Consider the simple path graph, $P$ over vertices labeled from $1$ to $n$. If all path graphs over $n$ vertices are isomorphic to $P$ (I can relabel the vertices in $n!$ ways and still have the same graph.), then why does $P$ have only 2 automorphisms?

Edit: Is the explanation related the fact that there is only one vertex set to map vertices from?


While you can label the vertices of a path graph in $n!$ different ways, most of of these labelings do not correspond to isomorphisms between the graphs. For example, if the vertex labelled by $1$ in the first graph were one an end of the path but was not on the end in the second graph, any map that sent vertex $1$ in the first graph to vertex $1$ in the second graph would not be an isomorphism since isomorphisms cannot map a vertex in the first graph to a vertex in the second graph that has a different degree. So from your $n!$ ways of labeling the graphs, you obtain $n!$ graphs which are all isomorphic, but there are just two isomorphisms between any given pair of these graphs.
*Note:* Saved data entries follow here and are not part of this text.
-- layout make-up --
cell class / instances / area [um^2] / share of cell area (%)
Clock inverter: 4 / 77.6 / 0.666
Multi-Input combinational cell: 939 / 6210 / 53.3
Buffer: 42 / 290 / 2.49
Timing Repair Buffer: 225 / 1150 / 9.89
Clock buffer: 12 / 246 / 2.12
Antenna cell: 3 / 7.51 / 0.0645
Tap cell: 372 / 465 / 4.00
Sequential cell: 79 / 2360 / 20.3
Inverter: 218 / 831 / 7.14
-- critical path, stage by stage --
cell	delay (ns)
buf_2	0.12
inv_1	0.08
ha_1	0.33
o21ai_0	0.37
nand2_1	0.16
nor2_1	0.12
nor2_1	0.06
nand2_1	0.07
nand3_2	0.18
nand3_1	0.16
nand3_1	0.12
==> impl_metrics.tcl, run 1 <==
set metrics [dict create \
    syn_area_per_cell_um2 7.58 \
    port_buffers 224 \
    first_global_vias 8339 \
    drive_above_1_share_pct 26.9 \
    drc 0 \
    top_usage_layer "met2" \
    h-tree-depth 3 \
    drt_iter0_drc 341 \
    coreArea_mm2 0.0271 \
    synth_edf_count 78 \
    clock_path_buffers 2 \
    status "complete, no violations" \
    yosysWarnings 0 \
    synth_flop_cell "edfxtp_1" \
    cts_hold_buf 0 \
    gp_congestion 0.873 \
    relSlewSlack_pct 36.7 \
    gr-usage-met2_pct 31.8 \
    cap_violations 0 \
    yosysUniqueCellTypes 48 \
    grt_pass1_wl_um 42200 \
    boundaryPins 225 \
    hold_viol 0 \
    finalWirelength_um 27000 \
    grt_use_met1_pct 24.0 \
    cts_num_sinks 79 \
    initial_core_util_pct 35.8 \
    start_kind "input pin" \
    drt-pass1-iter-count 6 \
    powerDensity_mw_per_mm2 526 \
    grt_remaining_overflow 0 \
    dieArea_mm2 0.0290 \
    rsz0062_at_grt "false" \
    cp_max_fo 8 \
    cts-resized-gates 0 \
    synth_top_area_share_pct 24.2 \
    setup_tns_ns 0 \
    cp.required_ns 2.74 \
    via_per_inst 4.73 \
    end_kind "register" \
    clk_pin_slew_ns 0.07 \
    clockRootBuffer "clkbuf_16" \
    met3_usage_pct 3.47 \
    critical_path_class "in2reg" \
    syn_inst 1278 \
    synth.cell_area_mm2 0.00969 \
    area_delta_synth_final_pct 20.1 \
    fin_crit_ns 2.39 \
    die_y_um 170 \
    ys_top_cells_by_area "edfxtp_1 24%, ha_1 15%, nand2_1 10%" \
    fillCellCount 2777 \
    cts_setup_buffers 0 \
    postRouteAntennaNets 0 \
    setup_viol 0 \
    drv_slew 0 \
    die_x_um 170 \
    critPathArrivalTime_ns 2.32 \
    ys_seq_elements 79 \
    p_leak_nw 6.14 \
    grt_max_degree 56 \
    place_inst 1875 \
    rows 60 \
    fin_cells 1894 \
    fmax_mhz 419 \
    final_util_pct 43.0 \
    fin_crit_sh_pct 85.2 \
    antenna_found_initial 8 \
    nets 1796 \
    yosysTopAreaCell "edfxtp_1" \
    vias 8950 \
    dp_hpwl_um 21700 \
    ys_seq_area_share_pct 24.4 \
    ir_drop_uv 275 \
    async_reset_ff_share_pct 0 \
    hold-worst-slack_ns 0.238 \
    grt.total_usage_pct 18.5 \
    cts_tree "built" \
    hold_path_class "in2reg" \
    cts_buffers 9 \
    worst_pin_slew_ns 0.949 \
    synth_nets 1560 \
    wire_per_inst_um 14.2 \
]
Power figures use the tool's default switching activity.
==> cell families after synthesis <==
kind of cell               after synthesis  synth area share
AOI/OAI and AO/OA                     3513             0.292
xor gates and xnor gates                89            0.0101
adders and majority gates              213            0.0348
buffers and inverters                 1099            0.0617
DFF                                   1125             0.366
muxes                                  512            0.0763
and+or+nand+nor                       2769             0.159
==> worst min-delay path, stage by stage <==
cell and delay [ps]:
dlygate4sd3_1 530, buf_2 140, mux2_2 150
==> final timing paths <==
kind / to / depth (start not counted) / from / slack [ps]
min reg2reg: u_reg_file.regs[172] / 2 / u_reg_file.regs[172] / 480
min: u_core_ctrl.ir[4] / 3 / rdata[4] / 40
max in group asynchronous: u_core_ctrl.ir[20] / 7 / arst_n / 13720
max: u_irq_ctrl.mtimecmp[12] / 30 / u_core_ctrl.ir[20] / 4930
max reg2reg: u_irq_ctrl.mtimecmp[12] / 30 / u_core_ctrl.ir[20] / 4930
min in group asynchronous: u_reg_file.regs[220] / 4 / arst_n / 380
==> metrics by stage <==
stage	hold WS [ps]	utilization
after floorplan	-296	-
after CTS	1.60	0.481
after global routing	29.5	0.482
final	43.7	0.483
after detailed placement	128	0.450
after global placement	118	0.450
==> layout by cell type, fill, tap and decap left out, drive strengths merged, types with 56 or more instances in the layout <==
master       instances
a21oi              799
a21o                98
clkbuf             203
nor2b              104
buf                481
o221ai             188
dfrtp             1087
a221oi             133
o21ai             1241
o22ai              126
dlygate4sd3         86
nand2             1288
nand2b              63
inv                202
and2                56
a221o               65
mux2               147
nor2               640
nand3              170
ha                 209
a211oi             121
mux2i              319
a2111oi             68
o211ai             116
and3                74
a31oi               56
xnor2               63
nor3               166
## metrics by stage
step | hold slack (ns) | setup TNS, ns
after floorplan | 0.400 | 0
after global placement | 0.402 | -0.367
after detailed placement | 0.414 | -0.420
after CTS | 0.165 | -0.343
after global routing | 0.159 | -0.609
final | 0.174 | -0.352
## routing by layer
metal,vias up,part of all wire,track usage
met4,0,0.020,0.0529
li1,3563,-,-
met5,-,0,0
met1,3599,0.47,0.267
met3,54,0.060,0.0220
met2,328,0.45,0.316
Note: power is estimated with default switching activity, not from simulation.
**config.mk**
```make
export PLATFORM = sky130hd
export DESIGN_NAME = periph_regs_flat
export DESIGN_NICKNAME = d
export VERILOG_FILES = /design/src/soc_pkg.sv /design/src/mem_bus_if.sv /design/src/periph_regs.sv /design/src/flat_wrapper.sv
export VERILOG_INCLUDE_DIRS = /design/src
export SDC_FILE = /design/constraint.sdc
export NUM_CORES = 1
export LEC_CHECK = 0
export BUFFER_PORTS_ARGS = -buffer_cell sky130_fd_sc_hd__buf_2
export CAP_MARGIN = 20
export CORE_ASPECT_RATIO = 1.75
export CORE_MARGIN = 2
export CORE_UTILIZATION = 46
export DETAILED_ROUTE_END_ITERATION = 10
export GPL_ROUTABILITY_DRIVEN = 0
export PLACE_DENSITY = 0.76
export SLEW_MARGIN = 5
export SYNTH_ARGS = -nofsm -noshare
export SYNTH_HDL_FRONTEND = slang
export SYNTH_SLANG_ARGS = --single-unit
```
**constraint.sdc**
```tcl
create_clock -name pll_clk -period 3.14 [get_ports pll_clk]
set_input_delay 0.314 -clock pll_clk [delete_from_list [all_inputs] [get_ports pll_clk]]
set_output_delay 0.314 -clock pll_clk [all_outputs]
set_load 0.05 [all_outputs]
```
**src/soc_params.svh**
```systemverilog
`ifndef SOC_PARAMS_SVH
`define SOC_PARAMS_SVH

// Bus data width in bits.
`define SOC_DATA_WIDTH 32

// RAM of 16384 words fills the bottom 64 KiB.
`define SOC_RAM_WORDS 16384
`define SOC_RAM_ADDR_BITS 14

// Region bases and the number of low address bits inside each region.
`define SOC_RAM_BASE 32'h0000_0000
`define SOC_RAM_BITS 16
`define SOC_LED_BASE 32'h0001_0000
`define SOC_LED_BITS 2
`define SOC_TIMER_BASE 32'h0003_0000
`define SOC_TIMER_BITS 4

// Word offsets inside the timer region.
`define SOC_TIMER_LO 4'h0
`define SOC_TIMER_HI 4'h4

`endif

```
**src/soc_pkg.sv**
```systemverilog
`default_nettype none

`include "soc_params.svh"

package soc_pkg;

    // One bus word.
    typedef logic [`SOC_DATA_WIDTH-1:0] word_t;

    // Byte address.
    typedef logic [31:0] addr_t;

    // Bit n enables byte n of the word.
    typedef logic [`SOC_DATA_WIDTH/8-1:0] mask_t;

    // Current owner of the shared memory bus.
    typedef enum logic [1:0] {
        grant_none,
        grant_instr,
        grant_data
    } grant_t;

endpackage

`default_nettype wire

```
**src/mem_bus_if.sv**
```systemverilog
`timescale 1ns/1ps
`default_nettype none

interface mem_bus_if;
    import soc_pkg::*;

    addr_t address;
    logic read;
    logic write;
    mask_t write_mask;
    word_t write_value;

    // One select per responder, decoded by the arbiter.
    logic ram_sel;
    logic periph_sel;

    // Each responder returns zero when it was not selected.
    word_t ram_read_value;
    word_t periph_read_value;

    modport arbiter (
        output address,
        output read,
        output write,
        output write_mask,
        output write_value,
        output ram_sel,
        output periph_sel,
        input ram_read_value,
        input periph_read_value
    );

    modport ram (
        input address,
        input write,
        input write_mask,
        input write_value,
        input ram_sel,
        output ram_read_value
    );

    modport periph (
        input address,
        input read,
        input write,
        input write_mask,
        input write_value,
        input periph_sel,
        output periph_read_value
    );

endinterface

`default_nettype wire

```
**src/periph_regs.sv**
```systemverilog
`timescale 1ns/1ps
`default_nettype none

`include "soc_params.svh"

module periph_regs (
    input logic pll_clk,
    input logic rst,
    output logic [7:0] leds,
    mem_bus_if.periph bus
);
    import soc_pkg::*;

    logic [63:0] timer;
    logic timer_hit;
    logic led_write;
    logic [`SOC_TIMER_BITS-1:0] offset;
    word_t reg_value;
    word_t read_value;

    // The select covers only the LED and timer regions.
    assign timer_hit = ((bus.address ^ `SOC_TIMER_BASE) >> `SOC_TIMER_BITS) == '0;
    assign offset = bus.address[`SOC_TIMER_BITS-1:0];
    assign led_write = bus.periph_sel && bus.write && !timer_hit && bus.write_mask[0];

    always_ff @(posedge pll_clk) begin
        if (rst) begin
            leds <= 8'h00;
            timer <= 64'd0;
        end else begin
            timer <= timer + 64'd1;
            if (led_write) begin
                leds <= bus.write_value[7:0];
            end
        end
    end

    always_comb begin
        reg_value = '0;
        if (!timer_hit) begin
            reg_value = word_t'(leds);
        end else if (offset == `SOC_TIMER_LO) begin
            reg_value = timer[31:0];
        end else if (offset == `SOC_TIMER_HI) begin
            reg_value = timer[63:32];
        end
    end

    // Registered to line up with the RAM output.
    always_ff @(posedge pll_clk) begin
        if (bus.periph_sel && bus.read) begin
            read_value <= reg_value;
        end else begin
            read_value <= '0;
        end
    end

    assign bus.periph_read_value = read_value;

endmodule

`default_nettype wire

```
**src/flat_wrapper.sv**
```systemverilog
// flat-port wrapper written by rule: the top's interface ports become plain ports
module periph_regs_flat import soc_pkg::*;
  (pll_clk, rst, leds, bus_address, bus_read, bus_write, bus_write_mask, bus_write_value, bus_periph_sel, bus_periph_read_value);
  mem_bus_if bus_i ();
  input logic pll_clk;
  input logic rst;
  output logic [7:0] leds;
  input wire logic [$bits(bus_i.address)-1:0] bus_address;
  input wire logic [$bits(bus_i.read)-1:0] bus_read;
  input wire logic [$bits(bus_i.write)-1:0] bus_write;
  input wire logic [$bits(bus_i.write_mask)-1:0] bus_write_mask;
  input wire logic [$bits(bus_i.write_value)-1:0] bus_write_value;
  input wire logic [$bits(bus_i.periph_sel)-1:0] bus_periph_sel;
  output wire logic [$bits(bus_i.periph_read_value)-1:0] bus_periph_read_value;
  assign bus_i.address = bus_address;
  assign bus_i.read = bus_read;
  assign bus_i.write = bus_write;
  assign bus_i.write_mask = bus_write_mask;
  assign bus_i.write_value = bus_write_value;
  assign bus_i.periph_sel = bus_periph_sel;
  assign bus_periph_read_value = bus_i.periph_read_value;
  periph_regs u_core (.pll_clk(pll_clk), .rst(rst), .leds(leds), .bus(bus_i));
endmodule
```
==> reports/summary.txt <==
Status - complete, no violations
Startpoint class of the critical path - flip-flop
Rel. slew slack - 0.368
Clock Skews - 0.00337 ns
Post-CTS Setup Repair Bufs - 0
Mapped Cells - 518
Drt first pass iters - 4
CP max FO - 9
Setup violations, final - 0
Total grt overflow - 0
Tcrit/Tclk final - 0.786
Total of max-cap violations - 0
Share of layout cells above drive strength 1 - 0.215
Hold slack - 0.211 ns
Slowest CP cell - or4_1
Upper clock frequency limit - 405 MHz
CTS Buf Count - 9
Post-cts sizing count - 0
Initial DRC count - 277
Average wire per standard cell - 15.0 um
Post-detail-place hpwl - 8.03 mm
Synthesized area - 4570 sq um
Seq cells post-synth - 104
IO Count - 113
Minimum clock period - 2.47 ns
Hold violation count in the final report - 0
Post-CTS Hold Fix Bufs - 0
TritonCTS clock tree - yes
Clk sinks - 104
Seq/Total Area, Yosys - 0.455
Row count - 48
Initial antenna violation count - 0
CTS root buf - clkbuf_16
Via total after detailed routing - 4140
Worst Path Required - 3.41 ns
Reg2reg start - u_core.timer[0]
VDD IR max - 307 uV
Fin. max-slew vios - 0
Slew @ Worst Pin - 0.946 ns
Reg2reg end - u_core.timer[58]
Syn nets - 592
Port Buffers - 85
Worst r2r path cells - 6
# nets final - 676
Clock Latency Late Sink - 0.33 ns
Die X - 79.4 um
Top FF cell, synth - dfxtp_1
Slowest cell delay on critical path - 0.56 ns
Netlist cell types - 42
CORE AREA - 9790 sq um
Routed Wire Length - 10.9 mm
P&R area growth vs syn - 19.9%
Clock Pin Slew Worst Setup and Hold Paths - 0.06 ns
Post-synth EDFFs - 0
Worst EP arrival - 2.74 ns
Die Span Y - 136 um
FF-to-FF setup slack - 0.67 ns
Yosys warns - 0
CTS H-tree depth - 3
Initial core utilization - 0.467
Pwr dens - 477 nW/um^2
Static Leakage - 2.05 nW
Vias per cell - 5.66
Avg Inst Size Synth - 8.83 sq um
Post-synth ARST share - 0
Routed Antenna Nets - 0
Vias in the first global route - 3924
Hold Path Class - in2reg
RSZ-0062 raised after global routing - no
Crit path from - u_core.timer[0]
Fillers - 886
Residual DRC count - 0
Clock buffer depth - 2
Crit path cell chain - ha_1 > nand4_2 > nor4_1 > nand4_4 > or4_1 > a21oi_1
Setup Crit Path Kind - reg2reg
First-pass GRT wire length - 17.7 mm
Largest net degree at the start of global routing - 49
Setup TNS - 0 ns
Die area - 10800 sq um
Overall Global Routing Usage - 0.207
Critical Path End - u_core.timer[58]
N_diodes - 0
CP endpoint kind - flip-flop
-- cell type report --
type	count	area [sq um]	area share
clock buffer	12	256	0.0468
clock inverter	3	65.1	0.0119
inverter	10	37.5	0.00685
multi-input combinational	381	2380	0.434
sequential	104	2080	0.380
tap	125	156	0.0285
timing repair buffer	96	508	0.0927
-- where the power goes --
group | internal, mW | total, mW | switching [mW]
registers | 1.33 | 1.33 | 0.00761
clock network | 0.736 | 1.18 | 0.446
logic | 0.0372 | 0.0984 | 0.0612
-- through the flow --
stage	setup WS [ns]	cells	power (mW)	utilization	area, sq um
3_5_place_dp	0.663	716	1.46	0.527	5160
6_report	0.671	731	2.61	0.560	5480
4_1_cts	0.652	731	2.64	0.560	5480
5_1_grt	0.468	731	2.69	0.560	5480
3_3_place_gp	0.732	716	1.46	0.527	5160
2_1_floorplan	1.01	518	1.42	-	4570
-- state kept, by name (all words and copies together), names as in the netlist --
register,count
u_core.bus.periph_read_value,32
u_core.timer,64
u_core.leds,8
-- critical path: cells and delay by family, from the launching register on --
kind                       cells  cell delay (ns)
DFF                            1             0.40
AOI/OAI and AO/OA              1             0.15
and+or+nand+nor                4             1.61
adders and majority gates      1             0.25
-- cell usage in the layout (no fill, tap or decap), drive strengths merged, types with 7 or more instances in the layout --
cell,synthesis,final
nand4,29,29
xnor2,14,14
mux2i,8,8
clkbuf,21,12
nand3,31,31
o31ai,7,7
buf,2,96
dfxtp,104,104
or3,15,15
inv,10,10
nand2,23,23
nor2,96,96
nor4,23,23
xor2,24,24
a21oi,22,22
o21ai,15,15
a22oi,32,32
a211oi,8,8
-- kinds of logic (layout without fill, tap and decap cells) --
family / count (synthesis) / count (layout) / synth area share
simple gates: 246 / 246 / 0.297
fa+ha+maj: 1 / 1 / 0.00274
xor+xnor: 38 / 38 / 0.0728
buf+inv: 33 / 121 / 0.0276
flops: 104 / 104 / 0.455
compound gates: 87 / 87 / 0.125
mux: 9 / 9 / 0.0200
-- worst min-delay path by stage --
stage,slack (ns),cells past startpoint,to,from
2_1_floorplan,0.44,1,u_core.timer[0],u_core.timer[0]
3_3_place_gp,0.47,1,u_core.timer[0],u_core.timer[0]
3_5_place_dp,0.47,1,u_core.timer[0],u_core.timer[0]
4_1_cts,0.20,3,u_core.leds[3],bus_write_value[3]
5_1_grt,0.23,3,u_core.leds[3],bus_write_value[3]
6_report,0.21,3,u_core.leds[3],bus_write_value[3]
-- Yosys cell counts (2+ instances only) --
| library cell | number | area (sq um) |
|---|---|---|
| a211oi_1 | 8 | 60.1 |
| a21oi_1 | 22 | 110 |
| a22oi_1 | 32 | 240 |
| and3_1 | 5 | 31.3 |
| buf_2 | 2 | 10.0 |
| clkbuf_1 | 21 | 78.8 |
| dfxtp_1 | 104 | 2080 |
| inv_1 | 10 | 37.5 |
| mux2i_1 | 8 | 80.1 |
| nand2_1 | 23 | 86.3 |
| nand3_1 | 31 | 155 |
| nand4_1 | 23 | 144 |
| nand4_2 | 4 | 50.1 |
| nand4_4 | 2 | 42.5 |
| nor2_1 | 96 | 360 |
| nor2b_1 | 2 | 12.5 |
| nor3_1 | 5 | 25.0 |
| nor4_1 | 17 | 106 |
| nor4_2 | 2 | 25.0 |
| nor4_4 | 4 | 85.1 |
| o21ai_0 | 15 | 75.1 |
| o31ai_1 | 7 | 52.6 |
| or3_1 | 15 | 93.8 |
| or4_1 | 6 | 45.0 |
| xnor2_1 | 14 | 123 |
| xor2_1 | 24 | 210 |
-- metal layers --
metal | vias to the layer above | GRT usage | wire (um)
li1 | 2040 | - | -
met1 | 1937 | 0.232 | 4240
met2 | 143 | 0.371 | 5760
met3 | 20 | 0.0259 | 611
met4 | 0 | 0.118 | 337
met5 | - | 0 | 0
Note: power is estimated with default switching activity, not from simulation.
In fact, the number of isomorphisms between two isomorphic graphs is always equal to the number of automorphisms of one of the graphs. This is because if $X$ and $Y$ are graphs, $\mathrm{Aut}(X)$ is the automorphism group of $X$ and $\phi : X \rightarrow Y$ is an isomorphism, then the coset of all isomorphisms from $X$ to $Y$ is $\phi \circ \mathrm{Aut}(X) = \{\phi \circ \sigma \vert \sigma \in \mathrm{Aut}(X)\}$. Clearly, this set has the same cardinality as $\mathrm{Aut}(X)$. (Actually, this last paragraph holds not just for graphs but for just about any mathematical object you can imagine.)

To answer the question in your edit, this does not depend on whether the two graphs have the same vertex set.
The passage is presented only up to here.